RECORDS>
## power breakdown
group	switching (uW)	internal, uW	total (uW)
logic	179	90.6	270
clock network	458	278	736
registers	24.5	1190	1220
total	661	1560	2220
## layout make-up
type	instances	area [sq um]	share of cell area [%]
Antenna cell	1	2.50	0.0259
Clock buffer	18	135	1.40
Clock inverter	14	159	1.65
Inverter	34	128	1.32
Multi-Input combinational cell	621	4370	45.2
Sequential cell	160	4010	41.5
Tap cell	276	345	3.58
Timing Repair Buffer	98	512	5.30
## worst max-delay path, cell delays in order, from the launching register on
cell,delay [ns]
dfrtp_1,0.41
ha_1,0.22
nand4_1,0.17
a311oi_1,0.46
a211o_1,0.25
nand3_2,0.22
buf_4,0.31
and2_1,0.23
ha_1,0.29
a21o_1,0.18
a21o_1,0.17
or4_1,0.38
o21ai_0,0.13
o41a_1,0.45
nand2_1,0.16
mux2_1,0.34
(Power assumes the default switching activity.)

WORK ORDER> Restating every entry above word for word is the whole task.

SOLVED PROBLEM>
## power breakdown
group	switching (uW)	internal, uW	total (uW)
logic	179	90.6	270
clock network	458	278	736
registers	24.5	1190	1220
total	661	1560	2220
## layout make-up
type	instances	area [sq um]	share of cell area [%]
Antenna cell	1	2.50	0.0259
Clock buffer	18	135	1.40
Clock inverter	14	159	1.65
Inverter	34	128	1.32
Multi-Input combinational cell	621	4370	45.2
Sequential cell	160	4010	41.5
Tap cell	276	345	3.58
Timing Repair Buffer	98	512	5.30
## worst max-delay path, cell delays in order, from the launching register on
cell,delay [ns]
dfrtp_1,0.41
ha_1,0.22
nand4_1,0.17
a311oi_1,0.46
a211o_1,0.25
nand3_2,0.22
buf_4,0.31
and2_1,0.23
ha_1,0.29
a21o_1,0.18
a21o_1,0.17
or4_1,0.38
o21ai_0,0.13
o41a_1,0.45
nand2_1,0.16
mux2_1,0.34
(Power assumes the default switching activity.)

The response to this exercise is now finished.